◆ **Instructions for the task**: From the data that follows, report the number of lines including "between", and only that number.

◆ **Supplied records**:
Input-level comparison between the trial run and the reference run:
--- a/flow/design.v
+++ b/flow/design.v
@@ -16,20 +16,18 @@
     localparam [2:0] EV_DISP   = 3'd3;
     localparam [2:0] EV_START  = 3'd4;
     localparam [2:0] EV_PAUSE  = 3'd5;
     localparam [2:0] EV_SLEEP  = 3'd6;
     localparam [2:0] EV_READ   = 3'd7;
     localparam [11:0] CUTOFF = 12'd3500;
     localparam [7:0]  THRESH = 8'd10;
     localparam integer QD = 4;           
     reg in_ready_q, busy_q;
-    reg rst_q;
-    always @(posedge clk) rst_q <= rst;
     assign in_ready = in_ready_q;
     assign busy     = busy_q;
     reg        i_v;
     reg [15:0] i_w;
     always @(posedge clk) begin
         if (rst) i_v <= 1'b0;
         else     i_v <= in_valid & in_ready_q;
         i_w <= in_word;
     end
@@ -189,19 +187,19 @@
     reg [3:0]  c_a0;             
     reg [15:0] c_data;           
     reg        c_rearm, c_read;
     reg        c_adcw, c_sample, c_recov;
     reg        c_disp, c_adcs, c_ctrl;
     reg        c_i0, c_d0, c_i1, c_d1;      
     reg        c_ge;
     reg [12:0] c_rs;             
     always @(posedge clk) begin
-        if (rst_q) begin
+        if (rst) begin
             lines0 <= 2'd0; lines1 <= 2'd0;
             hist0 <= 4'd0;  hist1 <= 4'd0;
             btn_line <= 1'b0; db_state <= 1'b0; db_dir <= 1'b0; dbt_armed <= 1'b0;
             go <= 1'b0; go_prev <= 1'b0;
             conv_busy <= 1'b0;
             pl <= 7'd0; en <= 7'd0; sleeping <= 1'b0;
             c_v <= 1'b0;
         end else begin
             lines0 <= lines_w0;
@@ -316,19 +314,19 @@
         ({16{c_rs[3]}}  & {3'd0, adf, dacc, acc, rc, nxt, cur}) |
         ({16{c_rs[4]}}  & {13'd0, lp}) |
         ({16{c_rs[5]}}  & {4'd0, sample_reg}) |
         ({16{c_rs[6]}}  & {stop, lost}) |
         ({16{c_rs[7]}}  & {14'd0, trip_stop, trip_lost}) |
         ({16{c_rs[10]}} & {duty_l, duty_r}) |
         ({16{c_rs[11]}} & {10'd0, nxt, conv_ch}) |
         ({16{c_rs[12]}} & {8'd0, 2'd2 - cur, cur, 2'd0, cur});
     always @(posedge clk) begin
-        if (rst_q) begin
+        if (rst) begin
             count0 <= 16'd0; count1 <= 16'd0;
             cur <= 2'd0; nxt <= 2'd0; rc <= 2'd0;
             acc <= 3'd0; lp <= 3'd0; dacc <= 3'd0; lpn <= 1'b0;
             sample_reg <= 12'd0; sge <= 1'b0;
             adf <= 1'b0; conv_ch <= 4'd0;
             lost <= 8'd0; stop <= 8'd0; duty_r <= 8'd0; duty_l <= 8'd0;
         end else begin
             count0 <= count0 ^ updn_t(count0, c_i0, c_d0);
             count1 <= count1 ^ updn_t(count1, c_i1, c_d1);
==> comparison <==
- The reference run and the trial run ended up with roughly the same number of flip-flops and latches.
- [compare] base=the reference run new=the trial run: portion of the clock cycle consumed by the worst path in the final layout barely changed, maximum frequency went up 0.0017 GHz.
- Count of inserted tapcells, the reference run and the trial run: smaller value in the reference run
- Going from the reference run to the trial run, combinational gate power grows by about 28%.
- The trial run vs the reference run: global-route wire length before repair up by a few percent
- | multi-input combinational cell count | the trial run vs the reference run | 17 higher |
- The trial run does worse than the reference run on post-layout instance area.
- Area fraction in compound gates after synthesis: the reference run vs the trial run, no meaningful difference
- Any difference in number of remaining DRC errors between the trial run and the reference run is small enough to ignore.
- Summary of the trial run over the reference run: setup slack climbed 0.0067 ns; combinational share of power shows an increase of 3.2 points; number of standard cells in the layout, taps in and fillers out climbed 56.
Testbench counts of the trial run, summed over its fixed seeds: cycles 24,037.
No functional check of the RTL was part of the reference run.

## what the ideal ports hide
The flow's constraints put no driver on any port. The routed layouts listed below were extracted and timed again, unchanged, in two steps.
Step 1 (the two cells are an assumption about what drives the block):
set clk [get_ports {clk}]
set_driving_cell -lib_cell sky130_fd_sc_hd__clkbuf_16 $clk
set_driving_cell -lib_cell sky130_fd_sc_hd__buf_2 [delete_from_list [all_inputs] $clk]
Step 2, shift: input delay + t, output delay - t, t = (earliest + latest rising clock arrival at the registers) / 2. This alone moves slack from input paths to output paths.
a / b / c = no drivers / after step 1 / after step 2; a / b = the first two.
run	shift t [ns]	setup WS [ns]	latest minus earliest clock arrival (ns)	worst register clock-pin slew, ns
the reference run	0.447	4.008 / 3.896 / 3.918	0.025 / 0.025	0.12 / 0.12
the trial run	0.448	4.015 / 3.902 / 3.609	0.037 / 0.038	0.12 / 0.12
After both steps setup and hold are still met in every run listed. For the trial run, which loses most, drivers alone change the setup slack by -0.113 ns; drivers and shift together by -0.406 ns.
Source: an optimization exercise on an open RTL-to-GDS flow (aim: small area, a short achievable clock period and few clock cycles). Production flows keep margins and buffers that such runs may drop.
At most, simulation tests tie the RTL to the original design; equivalence was not proved.
For run 6, only the layout was checked, not whether the RTL still works.
Power figures rest on the tool's default switching activity, not on a simulated workload.

==> design/flow/design.v <==
module bc_rx_engine (
    input  wire       clk,
    input  wire       rst,         
    input  wire       in_valid,
    output wire       in_ready,
    input  wire       in_kind,     
    input  wire [2:0] in_op,
    input  wire [7:0] in_data,
    output wire       out_valid,
    output wire [7:0] out_data,
    output wire       out_last,
    input  wire       out_ready
);
    localparam integer CAP = 97;
    localparam integer IW  = 7;             
    localparam integer QD  = 2;             
    localparam integer QW  = 1;             
    localparam [7:0] MARKER = 8'h7A;
    localparam [7:0] ESCAPE = 8'h7B;
    localparam [2:0] OP_QFLAGS  = 3'd0;
    localparam [2:0] OP_POPD    = 3'd1;
    localparam [2:0] OP_POPDT   = 3'd2;
    localparam [2:0] OP_POPF    = 3'd3;
    localparam [2:0] OP_CLRD    = 3'd4;
    localparam [2:0] OP_CLRF    = 3'd5;
    localparam [2:0] OP_CLRC    = 3'd6;
    localparam [2:0] OP_SETMODE = 3'd7;
    localparam [1:0] K_ONE = 2'd0;          
    localparam [1:0] K_DAT = 2'd1;          
    localparam [1:0] K_FMT = 2'd2;          
    localparam [1:0] E_HDR = 2'd0;
    localparam [1:0] E_LEN = 2'd1;
    localparam [1:0] E_STA = 2'd2;
    localparam [1:0] E_PAY = 2'd3;
    function [IW-1:0] ring_inc;
        input [IW-1:0] a;
        begin
            ring_inc = (a == CAP - 1) ? {IW{1'b0}} : a + 1'b1;
        end
    endfunction
    function [IW-1:0] ring_dec;
        input [IW-1:0] a;
        begin
            ring_dec = (a == 0) ? CAP - 1 : a - 1'b1;
        end
    endfunction
    function in_range;
        input [IW-1:0] x;
        input [IW-1:0] p;
        input [IW:0]   r;
        reg   [IW:0]   t;
        reg   [IW:0]   d;
        begin
            t = {1'b0, x} - {1'b0, p};
            d = t[IW] ? t + CAP : t;
            in_range = d < r;
        end
    endfunction
    reg [7:0]    ring [0:CAP-1];
    reg          w_v;
    reg [IW-1:0] w_slot;        
    reg [7:0]    w_data;        
    always @(posedge clk) begin
        if (w_v)
            ring[w_slot] <= w_data;
    end
    reg       a_v;
    reg       b_free;           
    wire      b_v = !b_free;
    reg       a_kind, b_kind;
    reg [2:0] a_op, b_op;
    reg [7:0] a_d, b_d;
    reg       a_mk;             
    reg       a_esc;            
    reg       a_st;             
    reg       a_out;            
    reg          tx_mode;
    reg          haz;           
    wire         q_full;
    wire a_block = (a_st && !tx_mode && haz) || (a_out && q_full);
    wire go      = a_v && !a_block;
    wire a_free  = !a_v || go;
    assign in_ready = b_free;
    wire acc = in_valid && b_free;
    always @(posedge clk) begin
        if (rst) begin
            a_v    <= 1'b0;
            b_free <= 1'b1;
        end else if (a_free) begin
            a_v    <= b_v || acc;
            b_free <= 1'b1;
        end else if (acc) begin
            b_free <= 1'b0;
        end
    end
    wire       f_kind = b_v ? b_kind : in_kind;
    wire [2:0] f_op   = b_v ? b_op   : in_op;
    wire [7:0] f_d    = b_v ? b_d    : in_data;
    always @(posedge clk) begin
        if (!b_v) begin
            b_kind <= in_kind;
            b_op   <= in_op;
            b_d    <= in_data;
        end
        if (a_free) begin
            a_kind <= f_kind;
            a_op   <= f_op;
            a_d    <= f_d;
            a_mk   <= !f_kind && (f_d == MARKER);
            a_esc  <= !f_kind && (f_d == ESCAPE);
            a_st   <= !f_kind && (f_d != MARKER) && (f_d != ESCAPE);
            a_out  <= f_kind && !f_op[2];
        end
    end
    reg [IW-1:0] wrn;           
    reg [IW-1:0] start;
    reg [IW-1:0] cnt;           
    reg          lr_mk;         
    reg          lr_esc;        
    reg [IW-1:0] prev_start;
    reg [IW-1:0] prev_end;
    reg [IW-1:0] prev_n;        
    reg          prev_valid;
    reg [7:0]    prev_st;       
    reg [1:0]    len_hi;        
    reg          len_hi_ok;     
    reg [IW-1:0] need;          
    reg          need_ok;       
    reg          fmt_rdy, dat_rdy, in_pkt, ovl, cmd_done;
    wire step   = go && !a_kind;
    wire opstep = go && a_kind;
    wire rx     = step && !tx_mode;
    wire store  = rx && a_st;
    wire [IW-1:0] cnt_base  = in_pkt ? cnt : {IW{1'b0}};
    wire [IW-1:0] cnt_inc   = (cnt_base == CAP + 1) ? cnt_base : cnt_base + 1'b1;
    wire [7:0]    st_byte   = lr_esc ? {1'b0, a_d[6:0]} : a_d;
    wire [IW-1:0] wrn_inc   = ring_inc(wrn);
    wire [7:0]    need8     = {1'b0, len_hi, st_byte[7:3]} + (st_byte[2:0] != 3'd0) + 8'd3;
    wire          mk1_accept = !ovl && (cnt >= 3) && !w_data[7] && need_ok && (need == cnt);
    wire          mk2_fmt    = !ovl && (cnt == 7'd33);
    wire [IW:0]   fit_sum    = {1'b0, prev_n} + {1'b0, cnt};
    wire          mk2_reval  = prev_valid && (fit_sum <= CAP - 3) && !prev_st[7];
    wire          busy_q     = tx_mode ? !cmd_done : in_pkt;
    wire [IW-1:0] pay_n      = (a_op == OP_POPDT && {1'b0, a_d} < {1'b0, prev_n}) ? a_d[IW-1:0] : prev_n;
    always @(posedge clk) begin
        if (rst) begin
            wrn        <= 0;
            start      <= 0;
            cnt        <= 0;
            lr_mk      <= 1'b0;
            lr_esc     <= 1'b0;
            prev_start <= 0;
            prev_end   <= 0;
            prev_n     <= 0;
            prev_valid <= 1'b0;
            fmt_rdy    <= 1'b0;
            dat_rdy    <= 1'b0;
            in_pkt     <= 1'b0;
            ovl        <= 1'b0;
            cmd_done   <= 1'b1;
            tx_mode    <= 1'b0;
        end else begin
            if (step) begin
                if (tx_mode) begin
                    if (a_mk)
                        cmd_done <= 1'b1;
                end else if (a_mk) begin
                    if (lr_mk) begin
                        if (mk2_fmt)
                            fmt_rdy <= 1'b1;
                        if (mk2_reval)
                            dat_rdy <= 1'b1;
                    end else if (mk1_accept) begin
                        dat_rdy    <= 1'b1;
                        prev_start <= start;
                        prev_end   <= w_slot;
                        prev_n     <= cnt - 2'd3;
                        prev_valid <= 1'b1;
                    end
                    in_pkt <= 1'b0;
                end else begin
                    if (!in_pkt) begin
                        in_pkt  <= 1'b1;
                        dat_rdy <= 1'b0;
                        fmt_rdy <= 1'b0;
                        ovl     <= 1'b0;
                        start   <= wrn;
                    end
                    if (a_esc) begin
                        cnt <= cnt_base;
                    end else begin
                        wrn <= wrn_inc;
                        cnt <= cnt_inc;
                        if (cnt_inc > CAP)
                            ovl <= 1'b1;
                    end
                end
                lr_mk  <= a_mk;
                lr_esc <= a_esc;
            end
            if (opstep) begin
                case (a_op)
                    OP_POPD, OP_POPDT:
                        if (dat_rdy) begin
                            dat_rdy    <= 1'b0;
                            prev_valid <= 1'b0;
                        end
                    OP_POPF:    fmt_rdy  <= 1'b0;
                    OP_CLRD:    dat_rdy  <= 1'b0;
                    OP_CLRF:    fmt_rdy  <= 1'b0;
                    OP_CLRC:    cmd_done <= 1'b0;
                    OP_SETMODE: begin
                        tx_mode  <= a_d[0];
                        cmd_done <= 1'b1;
                    end
                    default: ;
                endcase
            end
        end
    end
    reg pblk;
    wire mk1_evt = rx && a_mk && !lr_mk && mk1_accept;
    wire p_lo = (wrn >= prev_start);
    wire p_hi = (wrn < prev_end);
    always @(posedge clk)
        pblk <= !mk1_evt && ((prev_start < prev_end) ? (p_lo && p_hi) : (p_lo || p_hi));
    always @(posedge clk) begin
        if (rst)
            w_v <= 1'b0;
        else
            w_v <= store;
        if (store) begin
            w_slot  <= wrn;
            w_data  <= st_byte;
            if (wrn == prev_end)
                prev_st <= st_byte;
            if (cnt_base == 0) begin
                len_hi    <= st_byte[1:0];
                len_hi_ok <= (st_byte[7:2] == 6'd0);
            end
            if (cnt_base == 1) begin
                need    <= need8[IW-1:0];
                need_ok <= len_hi_ok && !need8[7];
            end
        end
        if (mk1_evt)
            prev_st <= w_data;
    end
    reg [1:0]    n_kind;
    reg [7:0]    n_byte;
    reg [IW-1:0] n_ptr;
    reg [IW-1:0] n_cnt;         
    reg          n_blk;
    always @(*) begin
        n_kind = K_ONE;
        n_byte = 8'h00;
        n_ptr  = prev_start;
        n_cnt  = pay_n;
        n_blk  = 1'b0;
        case (a_op)
            OP_QFLAGS:
                n_byte = {1'b0, busy_q, tx_mode, cmd_done, ovl, in_pkt, dat_rdy, fmt_rdy};
            OP_POPD, OP_POPDT:
                if (dat_rdy) begin
                    n_kind = K_DAT;
                    n_byte = prev_st;
                    n_blk  = pblk;
                end
            OP_POPF:
                if (fmt_rdy) begin
                    n_kind = K_FMT;
                    n_ptr  = start;
                    n_cnt  = 7'd33;
                end
            default: ;
        endcase
    end
    reg [1:0]    q_kind [0:QD-1];
    reg [7:0]    q_byte [0:QD-1];
    reg [IW-1:0] q_ptr  [0:QD-1];
    reg [IW-1:0] q_cnt  [0:QD-1];
    reg [QD-1:0] q_blk;
    reg [QD-1:0] q_val;
    reg [QW-1:0] q_wp, q_rp;
    reg          e_v;
    reg [1:0]    e_kind;
    reg [7:0]    e_byte;
    reg [IW-1:0] e_ptr;         
    reg [IW-1:0] e_cnt;         
    reg [1:0]    e_ph;
    reg          e_lc;          
    reg          e_blk;
    assign q_full = q_val[q_wp];
    reg       o_v;
    reg [7:0] o_d;
    reg       o_l;
    reg [7:0] h_d;
    reg       h_l;
    assign out_valid = o_v;
    assign out_data  = o_d;
    assign out_last  = o_l;
    wire pop  = o_v && out_ready;
    wire emit = e_v && (!o_v || out_ready);
    wire [7:0] rd_byte = ring[e_ptr];
    wire       e_read = e_ph[0];
    wire [7:0] e_alt  = (!e_ph[1] && e_kind != K_ONE) ? 8'h01 : e_byte;
    wire [7:0] e_data = e_read ? rd_byte : e_alt;
    reg        e_last;
    always @(*) begin
        case (e_ph)
            E_HDR:   e_last = (e_kind == K_ONE);
            E_STA:   e_last = (e_cnt == 0);
            E_LEN:   e_last = 1'b0;
            default: e_last = (e_cnt == 1);
        endcase
    end
    wire e_rng = e_v && (e_kind != K_ONE) && ((e_ph == E_HDR) || (e_ph == E_LEN) || (e_cnt != 0));
    always @(posedge clk) begin
        if (rst)
            o_v <= 1'b0;
        else if (emit)
            o_v <= 1'b1;
        else if (pop)
            o_v <= 1'b0;
    end
    always @(posedge clk) begin
        o_d <= emit ? e_data : h_d;
        o_l <= emit ? e_last : h_l;
    end
    always @(posedge clk) begin
        if (rst) begin
            h_d <= 8'h00;
            h_l <= 1'b0;
        end else if (emit) begin
            h_d <= e_data;
            h_l <= e_last;
        end
    end
    wire push   = opstep && a_out;
    wire e_done = emit && e_last;
    wire e_load = !e_v || e_done;
    wire q_take = e_load && q_val[q_rp];
    reg [QD-1:0] q_blk_nx;
    integer qi;
    always @(*) begin
        for (qi = 0; qi < QD; qi = qi + 1)
            q_blk_nx[qi] = q_blk[qi] ||
                           (store && (q_kind[qi] != K_ONE) && (wrn_inc == q_ptr[qi]));
    end
    wire e_rd      = emit && e_read;
    wire e_blk_nx  = e_blk ? !(e_rd && (wrn == e_ptr))
                           : (store && !e_rd && e_rng && (wrn_inc == e_ptr));
    always @(posedge clk) begin
        if (rst) begin
            q_val <= {QD{1'b0}};
            q_wp  <= 0;
            q_rp  <= 0;
        end else begin
            if (push) begin
                q_val[q_wp] <= 1'b1;
                q_wp        <= (q_wp == QD - 1) ? 0 : q_wp + 1'b1;
            end
            if (q_take) begin
                q_val[q_rp] <= 1'b0;
                q_rp        <= (q_rp == QD - 1) ? 0 : q_rp + 1'b1;
            end
        end
    end
    always @(posedge clk) begin
        for (qi = 0; qi < QD; qi = qi + 1) begin
            if (push && q_wp == qi) begin
                q_kind[qi] <= n_kind;
                q_byte[qi] <= n_byte;
                q_ptr[qi]  <= n_ptr;
                q_cnt[qi]  <= n_cnt;
                q_blk[qi]  <= n_blk;
            end else begin
                q_blk[qi]  <= q_blk_nx[qi] && q_val[qi];
            end
        end
    end
    always @(posedge clk) begin
        if (rst) begin
            e_v   <= 1'b0;
            e_blk <= 1'b0;
        end else if (e_load) begin
            e_v   <= q_val[q_rp];
            e_blk <= q_val[q_rp] && q_blk_nx[q_rp];
        end else begin
            e_blk <= e_blk_nx;
        end
    end
    always @(posedge clk) begin
        if (rst)
            haz <= 1'b0;
        else
            haz <= |(q_blk_nx & q_val) ||
                   (push && n_blk) ||
                   e_blk || (store && e_rng && (wrn_inc == e_ptr));
    end
    always @(posedge clk) begin
        if (e_load) begin
            e_kind <= q_kind[q_rp];
            e_byte <= q_byte[q_rp];
            e_ptr  <= q_ptr[q_rp];
            e_cnt  <= q_cnt[q_rp];
            e_ph   <= E_HDR;
            e_lc   <= 1'b0;
        end else if (emit) begin
            case (e_ph)
                E_HDR: e_ph <= (e_kind == K_DAT) ? E_LEN : E_PAY;
                E_LEN: begin
                    e_ptr <= ring_inc(e_ptr);
                    e_lc  <= 1'b1;
                    if (e_lc)
                        e_ph <= E_STA;
                end
                E_STA: e_ph <= E_PAY;
                E_PAY: begin
                    e_ptr <= ring_inc(e_ptr);
                    e_cnt <= e_cnt - 1'b1;
                end
            endcase
        end
    end
endmodule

◆ **Expected answer**: 2